Security solutions for the industrial edge

Industrial control systems (ICS) and industrial IoT devices require role-based access control (RBAC) for effective operation. RBAC enables remote system access, saving time and money, and dramatically improves and simplifies access security, whether remote or on-site.

Xage RBAC sets secure device passwords and holds the passwords on-site in the tamperproof Fabric, making default, lost, shared or stolen device passwords a thing of the past. The Fabric also holds credentials and access policies, requiring personnel and applications to login to the Fabric using their corporate credentials to gain proxy access to devices, and granting only the access policy allows.

With Xage RBAC, setting passwords is automated, and device passwords are complex, hidden and regularly rotated. Local and remote login for users is made simple with single sign-on, and all changes are tracked with a tamperproof audit-log, protecting against financial and reputational loss.

Xage RBAC enables managed identities and policy-based access control for industrial devices that have device-specific passwords and which allow secure protocol access e.g. via  SSH or HTTPS. However, many industrial control systems and devices have no password nor built-in protection, leaving them open on the network.

To extend security coverage and RBAC enforcement to these most vulnerable systems, Xage attaches a filter called a Xage Enforcement Point (XEP) which allows access solely according to the tamperproofed policies held in the Xage fabric. With XEP, for the first time, Xage enables role-based access control and single sign-on for every device, from legacy control systems to the newest IoT machines–even those previously lacking any password protection. Plus, XEP is deployed unintrusively, without any upgrades or changes to the protected devices and industrial controllers.

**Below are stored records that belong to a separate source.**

`src/rtl/ped_ctrl_pkg.sv`:
```
// Shared definitions for the pedestrian crossing controller: phase encoding,
// default phase durations and the lamp bundle used by the output decode.
package ped_ctrl_pkg;

  // Phase encoding, shared with the display and LED-matrix blocks.
  localparam logic [1:0] PH_STOP  = 2'd0;
  localparam logic [1:0] PH_CLEAR = 2'd1;
  localparam logic [1:0] PH_WALK  = 2'd2;

  // Default durations and thresholds, in 1 Hz ticks.
  localparam int unsigned STOP_T_DEF  = 10;
  localparam int unsigned CLEAR_T_DEF = 2;
  localparam int unsigned WALK_T_DEF  = 15;
  localparam int unsigned YEL_T_DEF   = 2;
  localparam int unsigned QUICK_T_DEF = 5;

  // Pedestrian lamp bundle; exactly one field is high at any time.
  typedef struct packed {
    logic red;
    logic yellow;
    logic green;
  } lamp_t;

  // Fixed STOP -> CLEAR -> WALK -> STOP ordering. The unused code 3 falls
  // back to STOP so a corrupted state recovers on its next advance.
  function automatic logic [1:0] next_phase(input logic [1:0] ph);
    logic [1:0] nxt;
    case (ph)
      PH_STOP:  nxt = PH_CLEAR;
      PH_CLEAR: nxt = PH_WALK;
      default:  nxt = PH_STOP;
    endcase
    return nxt;
  endfunction

endpackage

```
`src/rtl/ped_phase_ctrl_timer.sv`:
```
// Phase countdown: 4-bit counter that loads a phase duration and decrements
// on enabled ticks, stopping at 1. expire flags an enabled tick seen at 1.
module phase_timer #(
  parameter logic [3:0] RST_VAL = 4'd10
) (
  input  logic       clk,
  input  logic       rst,
  input  logic       load,
  input  logic [3:0] load_val,
  input  logic       en,
  output logic [3:0] cnt,
  output logic       expire
);

  logic [3:0] cnt_q;
  logic [3:0] cnt_d;

  // Load wins over decrement; the count never drops below 1 so it cannot wrap.
  always_comb begin
    cnt_d = cnt_q;
    if (load) begin
      cnt_d = load_val;
    end else if (en && (cnt_q > 4'd1)) begin
      cnt_d = cnt_q - 4'd1;
    end
  end

  // Count register with synchronous active-low reset.
  always_ff @(posedge clk) begin
    if (!rst) begin
      cnt_q <= RST_VAL;
    end else begin
      cnt_q <= cnt_d;
    end
  end

  assign cnt    = cnt_q;
  assign expire = (cnt_q == 4'd1) & en;

endmodule

```
`src/rtl/ped_phase_ctrl.sv`:
```
// Pedestrian phase sequencer: STOP -> CLEAR -> WALK cycle, request latch and
// combinational decode of the countdown, lamps and LED-matrix selects.
module ped_phase_ctrl
  import ped_ctrl_pkg::*;
#(
  parameter int unsigned STOP_T  = STOP_T_DEF,
  parameter int unsigned CLEAR_T = CLEAR_T_DEF,
  parameter int unsigned WALK_T  = WALK_T_DEF,
  parameter int unsigned YEL_T   = YEL_T_DEF,
  parameter int unsigned QUICK_T = QUICK_T_DEF
) (
  input  logic       clk,
  input  logic       rst,
  input  logic       tick,
  input  logic       pause,
  input  logic       change_state,
  input  logic       ped_req,
  output logic [3:0] second,
  output logic [1:0] phase,
  output logic       red,
  output logic       yellow,
  output logic       green,
  output logic       quick,
  output logic       pattern,
  output logic       req_pending
);

  localparam logic [3:0] STOP_V  = 4'(STOP_T);
  localparam logic [3:0] CLEAR_V = 4'(CLEAR_T);
  localparam logic [3:0] WALK_V  = 4'(WALK_T);
  localparam logic [3:0] YEL_V   = 4'(YEL_T);
  localparam logic [3:0] QUICK_V = 4'(QUICK_T);

  logic [1:0] state_q, state_d;
  logic       req_q, req_d;
  logic       qtick;
  logic       force_adv;
  logic       load;
  logic [3:0] load_val;
  logic [3:0] cnt;
  logic       expire;
  logic       in_walk;
  lamp_t      lamps;

  function automatic logic [3:0] phase_dur(input logic [1:0] ph);
    logic [3:0] d;
    case (ph)
      PH_CLEAR: d = CLEAR_V;
      PH_WALK:  d = WALK_V;
      default:  d = STOP_V;
    endcase
    return d;
  endfunction

  // pause freezes both the countdown and forced advances.
  assign qtick     = tick & ~pause;
  assign force_adv = change_state & ~pause;

  phase_timer #(
    .RST_VAL (STOP_V)
  ) u_timer (
    .clk      (clk),
    .rst      (rst),
    .load     (load),
    .load_val (load_val),
    .en       (qtick),
    .cnt      (cnt),
    .expire   (expire)
  );

  // Next phase: forced advance beats expiry; STOP only leaves on a request
  // that was already latched before the expiring tick.
  always_comb begin
    state_d = state_q;
    load    = 1'b0;
    if (force_adv) begin
      state_d = next_phase(state_q);
      load    = 1'b1;
    end else if (expire) begin
      if ((state_q != PH_STOP) || req_q) begin
        state_d = next_phase(state_q);
        load    = 1'b1;
      end
    end
    load_val = phase_dur(state_d);
  end

  // Request latch: cleared on WALK entry, set by the button outside WALK.
  always_comb begin
    req_d = req_q;
    if ((state_d == PH_WALK) && (state_q != PH_WALK)) begin
      req_d = 1'b0;
    end else if (ped_req && (state_q != PH_WALK)) begin
      req_d = 1'b1;
    end
  end

  // Phase and request registers with synchronous active-low reset.
  always_ff @(posedge clk) begin
    if (!rst) begin
      state_q <= PH_STOP;
      req_q   <= 1'b0;
    end else begin
      state_q <= state_d;
      req_q   <= req_d;
    end
  end

  // Output decode, purely from the registered phase and count.
  always_comb begin
    in_walk      = (state_q == PH_WALK);
    lamps.red    = ~in_walk;
    lamps.green  = in_walk & (cnt > YEL_V);
    lamps.yellow = in_walk & (cnt <= YEL_V);
  end

  assign red         = lamps.red;
  assign yellow      = lamps.yellow;
  assign green       = lamps.green;
  assign quick       = in_walk & (cnt <= QUICK_V);
  assign pattern     = in_walk;
  assign second      = in_walk ? cnt : 4'd0;
  assign phase       = state_q;
  assign req_pending = req_q;

endmodule

```
`config.mk`:
```
export PLATFORM = sky130hd
export DESIGN_NAME = ped_phase_ctrl
export DESIGN_NICKNAME = d
export VERILOG_FILES = /design/src/rtl/ped_ctrl_pkg.sv /design/src/rtl/ped_phase_ctrl_timer.sv /design/src/rtl/ped_phase_ctrl.sv
export SDC_FILE = /design/constraint.sdc
export NUM_CORES = 1
export LEC_CHECK = 0
export BUFFER_PORTS_ARGS = -buffer_cell sky130_fd_sc_hd__buf_4
export CAP_MARGIN = 15
export CORE_MARGIN = 10
export CORE_UTILIZATION = 38
export CTS_BUF_LIST = sky130_fd_sc_hd__clkbuf_16
export CTS_CLUSTER_SIZE = 24
export DETAILED_ROUTE_END_ITERATION = 8
export SKIP_CTS_REPAIR_TIMING = 1
export SYNTH_ARGS = -nofsm -noshare
export SYNTH_HDL_FRONTEND = slang
export SYNTH_HIERARCHICAL = 1
export SYNTH_SLANG_ARGS = --single-unit
```
`constraint.sdc`:
```
create_clock -name clk -period 2.23 [get_ports clk]
set_input_delay 0.1115 -clock clk [delete_from_list [all_inputs] [get_ports clk]]
set_output_delay 0.1115 -clock clk [all_outputs]
set_load 0.05 [all_outputs]
```
-- Yosys cells after proc, flatten, opt, wreduce, memory -nomap -nowiden
Cells that the tools add are included.
- order comparisons: 4
- mux-type cells: 11
- equal/unequal tests: 6
- reduce and logical (&&, ||, !) cells: 8
- $add $sub $neg: 1
- bitwise operators: 9
- operators by type and width (cell ; number):
    two-way mux 4 bit ; 3
    case mux 4 bit (2 select lines) ; 1
    bitwise AND 1 bit ; 6
    two-way mux 2 bit ; 3
    == test 2 x 1 -> 1 bit (second input constant) ; 2
    == test 2 bit (second input constant) ; 2
    == test 4 x 1 -> 1 bit (second input constant) ; 1
    > comparator 4 x 1 -> 1 bit (second input constant) ; 1
    > comparator 4 x 2 -> 1 bit (second input constant) ; 1
    <= comparator 4 x 2 -> 1 bit (second input constant) ; 1
    <= comparator 4 x 3 -> 1 bit (second input constant) ; 1
    case mux 2 bit (2 select lines) ; 1
    nonzero test 2 bit ; 2
    subtractor 4 x 1 -> 4 bit (second input constant) ; 1
    logical AND 1 bit ; 3
    two-way mux 1 bit ; 3
    NOT 1 bit ; 3
    logical NOT 2 bit ; 1
    != test 2 bit (second input constant) ; 1
    OR reduction 2 bit ; 1
    logical OR 1 bit ; 1
- input port bits: 6
- output and inout bits: 12
- bits in registers: 7

-- Logic depth before layout (Yosys ltp)
- depth after elaboration: 8
- mapped depth: 10

-- Hierarchy
Netlist, hierarchy kept.
- by module, submodules not included (module ; cells each ; instances ; area an instance (µm²)):
    phase_timer ; 33 ; 1 ; 281.5
    ped_phase_ctrl ; 32 ; 1 ; 239.0

-- Least setup slack after synthesis
Ideal clock, no wire load.
- path type: register -> output
- from: register state_q[1] (netlist: phase[1])
- to: output quick
- cell stages (with the launch flop): 4
- arrival: 2.174 ns
- path slack: -0.056 ns
- data required time: 2.118 ns
- path buffers: 1
- cell sequence: dfxtp_1 > nand2b_1 > buf_4 > a211oi_1
- cells in the longest elaborated chain, start to end: 2
- RTL lines (what ; line ; text):
    from (decl) ; ped_phase_ctrl.sv:34 ; logic [1:0] state_q, state_d;
    from (signal assigned) ; ped_phase_ctrl.sv:104 ; state_q <= state_d;
    == test 2 bit ; ped_phase_ctrl.sv:111 ; in_walk = (state_q == PH_WALK);
    bitwise AND 1 bit ; ped_phase_ctrl.sv:120 ; assign quick = in_walk & (cnt <= QUICK_V);
    to (decl) ; ped_phase_ctrl.sv:23 ; output logic quick,
No other way between the ends.

-- Worst setup path after layout
- from: register u_timer.cnt_q[0] (netlist: u_timer/cnt[0])
- to: register u_timer.cnt_q[1] (netlist: u_timer/cnt[1])
- cells in the longest elaborated chain, start to end: 5
- RTL lines (what ; line ; text):
    from (decl) ; ped_phase_ctrl_timer.sv:15 ; logic [3:0] cnt_q;
    from (signal assigned) ; ped_phase_ctrl_timer.sv:33 ; cnt_q <= cnt_d;
    == test 4 x 1 -> 1 bit * ; ped_phase_ctrl_timer.sv:38 ; assign expire = (cnt_q == 4'd1) & en;
    bitwise AND 1 bit * ; ped_phase_ctrl_timer.sv:38 ;
    named net expire ; ped_phase_ctrl.sv:41 ; logic expire;
    two-way mux 1 bit * ; ped_phase_ctrl.sv:79 ; end else if (expire) begin
    two-way mux 1 bit * ; ped_phase_ctrl.sv:76 ; if (force_adv) begin
    named net load ; ped_phase_ctrl.sv:38 ; logic load;
    two-way mux 4 bit or nonzero test 2 bit (tied branches) ; - ;
Mark *: on every way through the listed nets, which the timed path passes. The rest lies on a longest branch. The select of a mux whose other input is x is not followed.
A chain may end at the register's enable or synchronous reset.

==> metrics.md <==
| Metric | Value |
|---|---|
| H-tree depth | `1` |
| Worst Hold Class | `primary input to flop` |
| Cell Rows | `13` |
| Sequential share of power | `27.2%` |
| Max-cap check violation count | `0` |
| Final Max Tran Viols | `0` |
| Sw frac | `26.03%` |
| IO Port Bufs | `17` |
| Startpoint types | `flop` |
| Commonest cells after routing, fill and taps aside | `buf_4 (20), dfxtp_1 (7), nor2_1 (5)` |
| Worst flop-to-flop path startpoint | `u_timer/cnt[0]` |
| Synthesized Nets | `73` |
| RD Place Congestion | `0.8677` |
| DR vias/cell | `5.676` |
| Clock Path Buffers | `2` |
| WL/cell | `15.43 µm` |
| Met3 Routed Length | `154 µm` |
| Hold path startpoint | `rst` |
| Syn. warnings | `6` |
| IO Pins | `18` |
| N_diodes | `0` |
| Global-route wire length before repair | `2546 µm` |
| Synth Instances | `65` |
| Final min period | `1956 ps` |
| Total negative slack | `0 ps` |
| Layout cells sized above 1 | `31.03%` |
| Internal power | `0.0004061 W` |
| Maximum VDD drop | `0.5643 mV` |
| Fill count | `117` |
| Final period util | `87.73%` |
| Cts bufs inserted | `3` |
| Share of total power in combinational logic | `17.0%` |
| Final Hold Viols | `0` |
| Initial antenna violation count | `0` |
| Clock Skew | `3.010 ps` |
| Metal1 wirelength | `684 µm` |
| P&R area growth vs syn | `46.39%` |
| Critical setup path kind | `flop to flop` |
| CTS tree | `yes` |
| Top Metal Used | `met4` |
| Arrival time at the worst endpoint | `2040 ps` |
| Post-route DRC violation count | `0` |
| R2R setup slack | `270 ps` |
| Reg2reg path depth | `9` |
| Power per cell area | `720.4 nW/µm²` |
| Total grt overflow | `0` |
| Distinct cells, synth | `32` |
| Post-layout util | `58.56%` |
| Met2 WL post-DR | `727 µm` |
| Clock latency on the worst-skew pair | `230 ps` |
| Overall die height | `57.01 µm` |
| Die X | `57.01 µm` |
| Worst r2r dst | `u_timer/cnt[1]` |
| Leakage | `0.3407 nW` |
| Reg clk slew, reported paths | `40 ps` |
| Fmax | `511.2 MHz` |
| Hold path depth | `2` |
| Worst path required time | `2320 ps` |
| Clock Power Share | `55.8%` |
| Pin count of the biggest net entering global routing | `12` |
| Total core area | `1301 µm²` |
| Status | `completed` |
| Vias in the first global route | `541` |
| Total die area | `3250 µm²` |
| Final-stage net count | `96` |
| Root buffer cell | `clkbuf_16` |
| Gr usage total | `9.695%` |
| Post-Syn Area | `520.5 µm²` |
| Final Routed Wirelength | `1574 µm` |
| Post-DP HPWL | `1104 µm` |
| Commonest non-fill, non-tap cell in the layout | `buf_4` |
| Final non-filler cell area | `762.0 µm²` |
| Initial Util | `40.00%` |
| RSZ-0062 raised after global routing | `false` |
| Crit end category | `flop` |
| Register area share after synthesis | `26.92%` |
| Drt first pass iters | `4` |
| Routed Antenna Nets | `0` |
| Critical Path Fanout Max | `11` |
| # setup viols final | `0` |
| Worst Hold End | `u_timer/cnt[3]` |
| Total number of vias | `579` |
| Pwr Total | `0.0005490 W` |
| Total clock sinks | `7` |
| Psw | `0.0001429 W` |
| Placed cell areas | `683.2 µm²` |
| Syn_area_per_cell | `8.008 µm²` |
| DR iter-0 viols | `18` |
| Yosys reg bits | `7` |
cell usage after synthesis:
cell / instances / area, µm²
nand2_1: 4 / 15.01
o211ai_1: 2 / 15.01
nor3_1: 1 / 5.000
nand3_1: 2 / 10.01
nand4_1: 1 / 6.260
a21oi_1: 2 / 10.01
o31a_1: 1 / 8.760
dfxtp_1: 7 / 140.1
o311ai_0: 3 / 26.28
nand3b_1: 1 / 7.510
a211oi_1: 3 / 22.52
a21boi_0: 2 / 15.01
ha_1: 2 / 25.02
o31ai_1: 2 / 15.01
o21a_1: 1 / 7.510
o311ai_1: 1 / 8.760
nand2b_1: 3 / 18.77
clkbuf_1: 1 / 3.750
nor2b_1: 3 / 18.77
buf_4: 1 / 7.510
nor4b_2: 1 / 15.01
nor2_1: 5 / 18.77
and3b_1: 1 / 8.760
inv_1: 2 / 7.510
and2_1: 4 / 25.02
or3b_1: 1 / 8.760
o311a_1: 1 / 10.01
inv_2: 2 / 7.510
a21boi_1: 1 / 7.510
or3_1: 1 / 6.260
nor3b_1: 2 / 15.01
conb_1: 1 / 3.750
layout make-up:
cell class | count | area [µm²] | area share (%)
Clock buffer | 3 | 75.07 | 9.852
Clock inverter | 1 | 3.754 | 0.4926
Inverter | 4 | 15.01 | 1.970
Multi-Input combinational cell | 52 | 359.1 | 47.13
Sequential cell | 7 | 140.1 | 18.39
Tap cell | 15 | 18.77 | 2.463
Timing Repair Buffer | 20 | 150.1 | 19.70
how the worst max path moves through the flow:
stage / startpoint / endpoint / slack, ps / cells past startpoint
2_1_floorplan: u_timer/cnt[0] / u_timer/cnt[1] / 340 / 9
3_3_place_gp: u_timer/cnt[1] / u_timer/cnt[3] / 380 / 9
3_5_place_dp: u_timer/cnt[1] / u_timer/cnt[3] / 370 / 9
4_1_cts: u_timer/cnt[0] / u_timer/cnt[1] / 330 / 9
5_1_grt: u_timer/cnt[0] / u_timer/cnt[1] / 140 / 9
6_report: u_timer/cnt[0] / u_timer/cnt[1] / 270 / 9
registers in the layout, indices dropped and copies added, names as in the netlist:
| signal | cells |
|---|---|
| u_timer/cnt | 4 |
| phase | 2 |
| req_pending | 1 |
power by group through the flow:
stage	registers [W]	logic (W)	clock network [W]
6_report	0.000149	0.0000933	0.000306
5_1_grt	0.000151	0.0000996	0.000319
4_1_cts	0.000149	0.0000920	0.000309
3_5_place_dp	0.000151	0.0000904	0
3_3_place_gp	0.000151	0.0000903	0
2_1_floorplan	0.000161	0.0000482	0
worst max-delay path: stages (launching register included):
cell      delay (ps)
dfxtp_1          470
ha_1             220
nand2_1           50
nor3_1           130
buf_4            160
o31ai_1           70
nand2_1          270
nor2_1           110
o311ai_0         160
o311ai_1         170
kinds of logic after synthesis:
logic type | Yosys count | share of synthesized area [%]
and+or+nand+nor | 30 | 34.37
AOI/OAI and AO/OA | 19 | 28.12
DFF | 7 | 26.92
buffers and inverters | 6 | 5.049
adders and majority gates | 2 | 4.807
other | 1 | 0.7205
layer usage:
metal / vias up / global-route usage (%)
met2: 22 / 14.73
met3: 2 / 5.973
li1: 284 / -
met1: 271 / 10.24
met4: 0 / 5.034
met5: - / 0
stage by stage:
stage          worst slack [ps]  std cells  hold WS [ps]
2_1_floorplan             338.5         65         185.4
3_3_place_gp              379.2         98         360.9
4_1_cts                   332.7        102         126.7
3_5_place_dp              367.4         98         358.1
6_report                  273.7        102         131.2
5_1_grt                   141.6        102         126.5
Power figures use the tool's default switching activity.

To improve efficiency, companies in sectors like energy, manufacturing, transportation, and utilities are digitizing their operations. They’re networking devices from voltage controllers in the electrical grid to transient devices such as the laptops and USB drives used by field technicians. These numerous distributed devices now represent the vast majority of the industrial assets vulnerable to cyberattack.

With Xage Policy Manager, the first automated and decentralized cybersecurity solution for distributed assets, industry can protect critical infrastructure while ensuring compliance with evolving regulations and standards such as NERC-CIP. The Policy Manager enables customers to define and enforce security requirements for all devices, apps and users field-wide from a single dashboard.

Industrial devices and SCADA, PLC, RTU and HMI systems are increasingly linked together, and the network-layer-blocking or air-gapping methods of the past are becoming less effective, exposing many vulnerable systems to heightened risks of cyber-attack.

Xage’s blockchain-protected Fabric already provides tamperproofing for the passwords, enrollment and policies required to run continuous edge operations. Now, Xage Systemic Tamperproofing uses device and industrial control system (ICS) fingerprints stored in the Fabric to protect edge processes end-to-end and prevent device and ICS compromise. Xage detects any unauthorized fingerprint change, and if a device or controller is compromised, it will be isolated to prevent the contagion from spreading.

Today’s industrial operators are experiencing transformational changes focused on autonomous data-driven machine-to-machine IoT cooperation at the edge. Now, machines, people and applications are working together to exchange data, make decisions and take action.

Xage Authentication and Identity Management enables secure any-to-any application-level security and access control. Operators are able to instantly create security groups and policies for devices, applications and people to enable secure cooperation and data exchange. Policies can be set centrally but are enforced autonomously in the field using the Xage Fabric, maximizing industrial uptime by avoiding dependencies on remote cloud assets.